Phylodynamic Characterization of an Ocular-Tropism Coxsackievirus A24 Variant

Abstract

Recent phylodynamic studies have focused on using tree topology patterns to elucidate interactions among the epidemiological, evolutionary, and demographic characteristics of infectious agents. However, because studies of viral phylodynamics tend to focus on epidemic outbreaks, tree topology signatures of tissue-tropism pathogens might not be clearly identified. Therefore, this study used a novel Bayesian evolutionary approach to analyze the A24 variant of coxsackievirus (CV-A24v), an ocular-tropism agent of acute hemorrhagic conjunctivitis. Analyses of the 915-nucleotide VP1 and 690-nt 3Dpol regions of 21 strains isolated in Taiwan and worldwide during 1985-2010 revealed a clear chronological trend in both the VP1 and 3Dpol phylogenetic trees: the emergence of a single dominant cluster in each outbreak. The VP1 sequences included three genotypes: GI (prototype), GIII (isolated 1985-1999), and GIV (isolated after 2000); no VP1 sequences from GII strains have been deposited in GenBank. Another five genotypes identified in the 3Dpol region had support values >0.9. Geographic and demographic transitions among CV-A24v clusters were clearly identified by Bayes algorithm. The transmission route was mapped from India to China and then to Taiwan, and each prevalent viral population declined before new clusters emerged. Notably, the VP1 and 3Dpol genes had high nucleotide sequence similarities (94.1% and 95.2%, respectively). The lack of co-circulating lineages and narrow tissue tropism affected the CV-A24v gene pool.

Fig 1

Comparison of coxsackievirus A24v strains in (A–C) 305 codon sites of 111 VP1 sequences and in (D–F) 230 codon sites of 44 3Dpol sequences. (A, D) Secondary structure guide (PDB ID codes 4Q4V for VP1, 2IJD for 3Dpol products). (B, E) Consensus residues graphically depicted by Weblogo. (C, F) Entropy-based variability plotted by DEMBA.

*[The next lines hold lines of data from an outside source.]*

From an optimization exercise on the open Yosys and OpenROAD flow, aimed at small area, a short achievable clock period and few clock cycles; shortcuts taken in it are not production practice.
Function was checked by simulation only, so behaviour that the tests miss may differ from the original.
Power and IR drop assume default switching activity.

--- flow/design.v ---
package RISCV_PKG;
    parameter REG_COUNT = 32,
              REG_WIDTH = 32,
              ADDRESS_PORT_WIDTH = 5,
              WORD_LENGTH = 32;
endpackage
module ALU(input  logic [31:0] dataA, dataB,
           input  logic [2:0]  f3,
           input  logic        alt,           
           output logic [31:0] ALUOutput);
    logic [31:0] sr;
    assign sr = $signed({alt & dataA[31], dataA}) >>> dataB[4:0];
    always_comb begin
        case (f3)
            3'd0: ALUOutput = alt ? dataA - dataB : dataA + dataB;
            3'd1: ALUOutput = dataA << dataB[4:0];
            3'd2: ALUOutput = {31'b0, $signed(dataA) < $signed(dataB)};
            3'd3: ALUOutput = {31'b0, dataA < dataB};
            3'd4: ALUOutput = dataA ^ dataB;
            3'd5: ALUOutput = sr;
            3'd6: ALUOutput = dataA | dataB;
            default: ALUOutput = dataA & dataB;
        endcase
    end
endmodule
module RegisterFile (input  logic        CLK, Reset, RegWrite,
                     input  logic [4:0]  ReadReg1, ReadReg2, WriteAddress,
                     input  logic [31:0] WriteData,
                     output logic [31:0] ReadData1, ReadData2);
    logic [31:0] Registers [1:31];
    logic [31:1] Valid;
    logic [31:0] v;
    assign v = {Valid, 1'b0};
    always_ff @(posedge CLK)
        if (RegWrite && WriteAddress != 5'd0) Registers[WriteAddress] <= WriteData;
    always_ff @(posedge CLK or posedge Reset)
        if (Reset) Valid <= '0;
        else if (RegWrite && WriteAddress != 5'd0) Valid[WriteAddress] <= 1'b1;
    assign ReadData1 = (ReadReg1 == 5'd0) ? 32'd0 : (Registers[ReadReg1] & {32{v[ReadReg1]}});
    assign ReadData2 = (ReadReg2 == 5'd0) ? 32'd0 : (Registers[ReadReg2] & {32{v[ReadReg2]}});
endmodule
module MainDatapath(input  logic CLK, Reset,
                    output logic [31:0] imem_addr,
                    input  logic [31:0] imem_rdata,
                    output logic [31:0] dmem_addr,
                    output logic [31:0] dmem_wdata,
                    output logic [3:0]  dmem_wstrb,
                    input  logic [31:0] dmem_rdata);
    logic [31:0] pc, pc_next;
    assign imem_addr = pc;
    logic [31:0] ins, dpc;
    logic        dv;
    logic [31:0] m_res, m_sdata;
    logic [3:0]  m_wstrb;
    logic [4:0]  m_rd;
    logic        m_we, m_ld;
    logic [2:0]  m_f3;
    logic [4:0] opc;
    logic [2:0] f3;
    logic [4:0] rs1, rs2, rd;
    assign opc = ins[6:2];
    assign f3  = ins[14:12];
    assign rs1 = ins[19:15];
    assign rs2 = ins[24:20];
    assign rd  = ins[11:7];
    logic is_lui, is_auipc, is_jal, is_jalr, is_br, is_ld, is_st, is_opi, is_op;
    assign is_lui   = opc == 5'b01101;
    assign is_auipc = opc == 5'b00101;
    assign is_jal   = opc == 5'b11011;
    assign is_jalr  = opc == 5'b11001;
    assign is_br    = opc == 5'b11000;
    assign is_ld    = opc == 5'b00000;
    assign is_st    = opc == 5'b01000;
    assign is_opi   = opc == 5'b00100;
    assign is_op    = opc == 5'b01100;
    logic use1, use2, wr;
    assign use1 = is_jalr | is_br | is_ld | is_st | is_opi | is_op;
    assign use2 = is_br | is_st | is_op;
    assign wr   = is_lui | is_auipc | is_jal | is_jalr | is_ld | is_opi | is_op;
    logic [31:0] imm;
    always_comb begin
        if (is_st)                imm = {{20{ins[31]}}, ins[31:25], ins[11:7]};
        else if (is_br)           imm = {{19{ins[31]}}, ins[31], ins[7], ins[30:25], ins[11:8], 1'b0};
        else if (is_jal)          imm = {{11{ins[31]}}, ins[31], ins[19:12], ins[20], ins[30:21], 1'b0};
        else if (is_lui | is_auipc) imm = {ins[31:12], 12'b0};
        else                      imm = {{20{ins[31]}}, ins[31:20]};
    end
    logic [31:0] rf1, rf2, wb_data;
    logic        wb_we;
    RegisterFile RF(.CLK(CLK), .Reset(Reset), .RegWrite(wb_we),
                    .ReadReg1(rs1), .ReadReg2(rs2), .WriteAddress(m_rd),
                    .WriteData(wb_data), .ReadData1(rf1), .ReadData2(rf2));
    logic fw1, fw2;
    assign fw1 = m_we && !m_ld && (m_rd == rs1) && (rs1 != 5'd0);
    assign fw2 = m_we && !m_ld && (m_rd == rs2) && (rs2 != 5'd0);
    logic [31:0] a, b;
    assign a = fw1 ? m_res : rf1;
    assign b = fw2 ? m_res : rf2;
    logic stall;
    assign stall = dv && m_we && m_ld && (m_rd != 5'd0) &&
                   ((use1 && m_rd == rs1) || (use2 && m_rd == rs2));
    logic [31:0] opA, opB, alu;
    logic        alt;
    assign opA = (is_op | is_opi | is_ld | is_st) ? a : (is_lui ? 32'd0 : dpc);
    assign opB = is_op ? b : ((is_jal | is_jalr) ? 32'd4 : imm);
    assign alt = ins[30] & (is_op | (is_opi & f3 == 3'd5));
    ALU ALU(.dataA(opA), .dataB(opB), .f3((is_op | is_opi) ? f3 : 3'd0), .alt(alt), .ALUOutput(alu));
    logic eq, lt, ltu, cond;
    assign eq  = a == b;
    assign lt  = $signed(a) < $signed(b);
    assign ltu = a < b;
    always_comb begin
        case (f3)
            3'd0: cond = eq;
            3'd1: cond = !eq;
            3'd4: cond = lt;
            3'd5: cond = !lt;
            3'd6: cond = ltu;
            3'd7: cond = !ltu;
            default: cond = 1'b0;
        endcase
    end
    logic [31:0] tgt;
    assign tgt = (is_jalr ? a : dpc) + imm;
    logic redirect;
    assign redirect = dv && !stall && (is_jal || is_jalr || (is_br && cond));
    always_comb begin
        if (stall)         pc_next = pc;
        else if (redirect) pc_next = {tgt[31:1], 1'b0};
        else               pc_next = pc + 32'd4;
    end
    always_ff @(posedge CLK or posedge Reset)
        if (Reset) pc <= 32'd0;
        else       pc <= pc_next;
    always_ff @(posedge CLK or posedge Reset)
        if (Reset)       dv <= 1'b0;
        else if (!stall) dv <= !redirect;
    always_ff @(posedge CLK)
        if (!stall) begin
            ins <= imem_rdata;
            dpc <= pc;
        end
    logic [31:0] sdata;
    logic [3:0]  wstrb;
    always_comb begin
        case (f3[1:0])
            2'd0: begin sdata = {4{b[7:0]}};  wstrb = 4'b0001 << alu[1:0]; end
            2'd1: begin sdata = {2{b[15:0]}}; wstrb = alu[1] ? 4'b1100 : 4'b0011; end
            default: begin sdata = b;         wstrb = 4'b1111; end
        endcase
    end
    logic go;
    assign go = dv && !stall;
    always_ff @(posedge CLK or posedge Reset)
        if (Reset) begin
            m_we    <= 1'b0;
            m_wstrb <= 4'd0;
        end else begin
            m_we    <= go && wr && (rd != 5'd0);
            m_wstrb <= (go && is_st) ? wstrb : 4'd0;
        end
    always_ff @(posedge CLK) begin
        m_res   <= alu;
        m_sdata <= sdata;
        m_rd    <= rd;
        m_ld    <= is_ld;
        m_f3    <= f3;
    end
    assign dmem_addr  = m_res;
    assign dmem_wdata = m_sdata;
    assign dmem_wstrb = m_wstrb;
    logic [31:0] ldata;
    logic [7:0]  byte_;
    logic [15:0] half;
    assign half  = m_res[1] ? dmem_rdata[31:16] : dmem_rdata[15:0];
    assign byte_ = m_res[0] ? half[15:8] : half[7:0];
    always_comb begin
        case (m_f3[1:0])
            2'd0: ldata = {{24{byte_[7] & !m_f3[2]}}, byte_};
            2'd1: ldata = {{16{half[15] & !m_f3[2]}}, half};
            default: ldata = dmem_rdata;
        endcase
    end
    assign wb_data = m_ld ? ldata : m_res;
    assign wb_we   = m_we;
endmodule
--- flow/run.sh ---
#!/bin/bash
# synth_recipe.tcl (not shown) runs the flow's synth.tcl, then flattens the netlist and writes it again
# the make line also repeats each setting of config.mk as NAME=value (left out here)
make -C /OpenROAD-flow-scripts/flow DESIGN_CONFIG=/design/flow/config.mk WORK_HOME=/design/flow/orfs CLKGATE_MAP_FILE= SYNTH_SCRIPT=/design/flow/synth_recipe.tcl finish
--- flow/config.mk ---
export PLATFORM = sky130hd
export DESIGN_NAME = MainDatapath
export DESIGN_NICKNAME = MainDatapath
export VERILOG_FILES = /design/flow/design.v
export SDC_FILE = /design/flow/constraint.sdc
export NUM_CORES = 4
export LEC_CHECK = 0
export CAP_MARGIN = 20
export CORE_MARGIN = 2
export CORE_UTILIZATION = 40
export SLEW_MARGIN = 20
--- flow/constraint.sdc ---
create_clock -name core_clock -period 13.0 [get_ports {CLK}]
set_input_delay 2.6000 -clock core_clock [delete_from_list [all_inputs] [get_ports {CLK}]]
set_output_delay 2.6000 -clock core_clock [all_outputs]
set_load 0.01 [all_outputs]
==> impl_metrics.json <==
{
  "syn_inst": 4811,
  "clockRootBuffer": "clkbuf_16",
  "finalSetupViolCount": 0,
  "rsz0062_at_grt": "no",
  "worstPathArrival_ns": 9.18,
  "max_slew_margin_pct": 13.0,
  "dp_hpwl_mm": 164,
  "ant_nets": 0,
  "critPathKind": "reg -> reg",
  "async_flop_share_pct": 5.65,
  "cpMaxStageDelayCell": "buf_4",
  "avgSynthCellArea_sq_um": 14.0,
  "status": "complete, no violations",
  "h-tree-depth": 4,
  "yosys_most_used_dff": "edfxtp_1",
  "fp.dieW_um": 415,
  "worst_slew_pin_slew_ns": 1.29,
  "utilization_pct": 45.7,
  "grt_remaining_overflow": 0,
  "synthTopCellsByArea": "edfxtp_1 (47%), mux4_2 (20%), mux2i_1 (4.0%)",
  "post-route-drc-count": 0,
  "core-area_sq_um": 167000,
  "vias": 46676,
  "synth_area_sq_um": 67500,
  "io_buffers": 162,
  "drt_iter0_drc": 6250,
  "syn_nets": 5054,
  "die-area_sq_um": 172000,
  "path_max_fanout": 59,
  "worstPathRequired_ns": 13.65,
  "synth_top_area_share_pct": 46.8,
  "areaGrowthSynthToFinish_pct": 13.3,
  "viasPerCell": 6.42,
  "power_per_cell_area_nw_per_um2": 174,
  "ys_warn_count": 3,
  "drive_above_1_share_pct": 22.7,
  "drv_slew": 0,
  "synth-seq-cells": 1204,
  "numCtsBuffers": 137,
  "die_y_um": 415,
  "synth_cell_type_count": 94,
  "gp_congestion": 1.03,
  "hold_ws_ns": 0.475,
  "post-cts-setup-buffers": 0,
  "cp_slowest_stage_delay_ns": 0.76,
  "power.leakage_nw": 27.0,
  "fillers": 14733,
  "rows": 150,
  "clock_latency_ns": 0.79,
  "firstDrtPassIters": 5,
  "ir_drop_mv": 0.129,
  "start_util_pct": 40.3,
  "cts.repair.resized": 0,
  "yosysMostFrequentCell": "edfxtp_1",
  "yosysTopAreaCell": "edfxtp_1",
  "routed_wl_mm": 251,
  "grt_pass1_vias": 46229,
  "cts_tree": "yes",
  "hp-class": "reg -> reg",
  "finalCritPeriodShare_pct": 65.7,
  "timing.fmax_mhz": 117,
  "fin_setup_tns_ns": 0,
  "yosysSeqAreaShare_pct": 51.8,
  "period_minus_slack_ns": 8.54,
  "synth_commonest_cells": "edfxtp_1 (1053), mux4_2 (586), a21oi_1 (331)",
  "cap_viol_max_count": 0,
  "clk_pin_slew_ns": 0.06,
  "path_cells": "buf_4 > mux4_2 > mux4_2 > mux2i_1 > o32ai_1 > buf_4 > a22oi_2 > inv_1 > ha_1 > nor2b_1 > o21ai_0 > a21oi_1 > o311ai_0 > o21ai_0 > a21oi_1 > o211ai_1 > nand2_1 > o21ai_0 > a211oi_1 > a311oi_1 > xor2_1 > o221ai_1",
  "clock_skew_ns": 0.0345,
  "track_usage_pct": 28.7,
  "nNetsFinal": 5190,
  "io_pins": 166,
  "antenna_found_initial": 12,
  "synth_edf_count": 1053,
  "crit_top_cell": "o21ai_0",
  "cts_sinks": 1204,
  "endpoint_kind": "register",
  "finalHoldViolations": 0,
  "ctsHoldBuffers": 0,
  "grt_max_degree": 147,
  "start_kind": "register",
  "hold_start": "RF.Valid[31]",
  "clk_path_buf_depth": 3,
  "wl_per_cell_um": 34.5,
  "grt_pass1_wl_mm": 350
}
## placed cells by master (no fill, tap or decap), drive strengths merged, types with 11 or more instances in the layout
master            n
a211oi           39
a21o             59
a21oi           331
a221oi           22
a22oi            46
a31oi            31
and2             37
and3             16
buf             173
clkbuf          186
clkdlybuf4s50   162
clkinv           49
dfrtp            68
dfxtp            83
edfxtp         1053
ha              174
inv             206
mux2             50
mux2i           270
mux4            586
nand2           300
nand2b           21
nand3            68
nand4            25
nor2            299
nor2b            26
nor3             46
nor4             14
o211ai           24
o21a             16
o21ai           196
o21bai           38
o221ai           15
o22ai            54
o31ai            20
o32ai            34
or2              11
xnor2            48
xor2             23
## path summary, 6_finish.rpt
check / end / slack, ns / depth (start not counted)
worst max-delay path: m_res[31] / 4.46 / 22
worst min-delay path: RF.Valid[31] / 0.48 / 1
worst max register to register: m_res[31] / 4.46 / 22
worst min register to register: RF.Valid[31] / 0.48 / 1
max in group asynchronous: pc[10] / 9.64 / 3
min in group asynchronous: RF.Valid[5] / 2.24 / 2
## stage by stage
| step | cell area, sq um | instances | power, W | setup slack (ns) |
|---|---|---|---|---|
| floorplan | 67500 | 4811 | 0.00753 | 6.88 |
| global placement | 71900 | 7011 | 0.00931 | 4.75 |
| detailed placement | 71900 | 7012 | 0.00934 | 4.79 |
| CTS | 76400 | 7266 | 0.0132 | 4.75 |
| global route | 76500 | 7266 | 0.0137 | 4.19 |
| finish | 76500 | 7271 | 0.0133 | 4.46 |
## report_power, final
part	internal, W	leakage, nW	switching, W
Combinational	0.00146	13.7	0.00261
Clock	0.00226	2.19	0.00165
Sequential	0.00488	11.1	0.000420
## area by class of cell
class | instances | area [sq um] | area share [%]
inverters | 202 | 764 | 1.00
well taps | 2204 | 2760 | 3.61
multi-input cells | 3067 | 30400 | 39.8
repair buffers | 335 | 2980 | 3.89
diodes | 5 | 12.5 | 0.0164
clock buffers | 186 | 3830 | 5.01
flip-flops and latches | 1204 | 35000 | 45.8
clock inverters | 68 | 693 | 0.906
## worst max-delay path: cells and delay by family (launching register included)
kind	cells	cell delay, ns
AO/OA/AOI/OAI	12	4.17
XOR/XNOR	1	0.14
adder cells (fa/ha/maj)	1	0.37
buffers and inverters	3	1.18
flip-flops	1	0.75
multiplexers	3	1.46
AND/OR/NAND/NOR	2	0.25
## registers in the layout, summed over array words and instances, names as in the netlist, 5 cells and up, named ones only
name          count
RF.Registers    992
m_rd              5
ins              30
pc               31
RF.Valid         31
m_sdata          32
dpc              31
m_res            32
## routing by layer
| metal | global-route usage [%] | part of all wire, % | routed length [um] | vias up |
|---|---|---|---|---|
| met1 | 34.2 | 35 | 88800 | 23981 |
| li1 | - | - | - | 19463 |
| met2 | 47.0 | 48 | 120000 | 2530 |
| met3 | 5.84 | 8.6 | 21500 | 698 |
| met5 | 0 | 0.0080 | 20 | - |
| met4 | 19.4 | 8.0 | 20100 | 4 |
## kinds of logic (layout without fill, tap and decap cells)
logic type      Yosys count  after routing  synth area share (%)
other cells               1              6               0.00555
simple gates            892            892                  5.92
mux                     906            906                  24.4
buf+inv                 540            791                  3.63
xor+xnor                 71             71                 0.921
compound gates         1020           1020                  10.0
flops                  1204           1204                  51.8
fa+ha+maj               177            177                  3.31
Testbench counts, summed over its fixed seeds: cycles 166,588.

[static timing again, ports no longer ideal]
The flow's constraints put no driver on any port. The routed layout listed below was extracted and timed again, unchanged, in two steps.
Step 1 sets driving cells, clkbuf_16 on the clock port and buf_2 on the other inputs (assumed; they add their load-dependent delay and slew).
Step 2 adds t to the input delays and takes it off the output delays; t is the mean of the earliest and latest rising clock arrival at the registers after step 1. Input paths then give back, and output paths get back, about the clock's delay inside the block.
Slacks: ideal / step 1 / step 2; pairs: ideal / step 1.
t, ns: 0.850
slack for setup (ns): 4.464 / 4.464 / 4.464
latest minus earliest clock arrival (ns): 0.035 / 0.034
worst data-port slew with drivers (ns): 0.05
cell pins on the clock port's net: 1
After both steps this run still meets setup and hold. The setup slack of this run moves by 0.000 ns with the drivers and by 0.000 ns with both steps.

Fig 2. Maximum clade credibility phylogeny of 111 VP1 sequences of coxsackievirus A24v without outgroup.

Blue bars at nodes indicate 95% HPDs of TMRCAs. Branch color indicates the likely location, and branch thickness indicates posterior probability from Bayesian inference (PP-BMCMC). Support values are also shown for major nodes and are indicated as BS-NJ/BS-ML/PP-BMCMC, where BS is the bootstrap value, NJ indicates the neighbor-joining method, and ML indicates the maximum likelihood method. The VP1 genotypes are shown on the right and are distinguished by color. Within-genotype nucleotide and amino acid similarities are also shown on the right. For comparison, the 3D^pol genotypes are distinguished by shading (GA: purple, GB: green, GC: yellow, GD: orange, and GE: blue). The branch length indicates the evolution time, and the scale bar at the bottom indicates the calendar time.

Fig 3

Bayesian skyline plots of (A) 111 VP1 sequences, (B) 11 VP1 sequences of genotype III strains, and (C) 99 VP1 sequences genotype IV strains. The x-axis is the time scale (years), and the y-axis is the logarithmic Neτ scale (where Ne is the effective population size and τ is the generation time). The thick solid line indicates the median estimates, and the shaded area indicates the 95% highest posterior density.

Fig 4. Maximum clade credibility phylogeny of 111 VP1 sequences of coxsackievirus A24v with outgroups.

Branch thickness indicates support value (posterior probability, PP), and branch color indicates the most probable location. Support values for major nodes are also shown. The right side of the figure shows within-genotype nucleotide/amino acid similarities. The VP1 genotypes for each strain are distinguished by color (Genotype I: purple, Genotype III: orange, and Genotype IV: blue). The 3D^pol genotypes for each strain are distinguished by shading. Evolution time is indicated by branch length (see scale bar).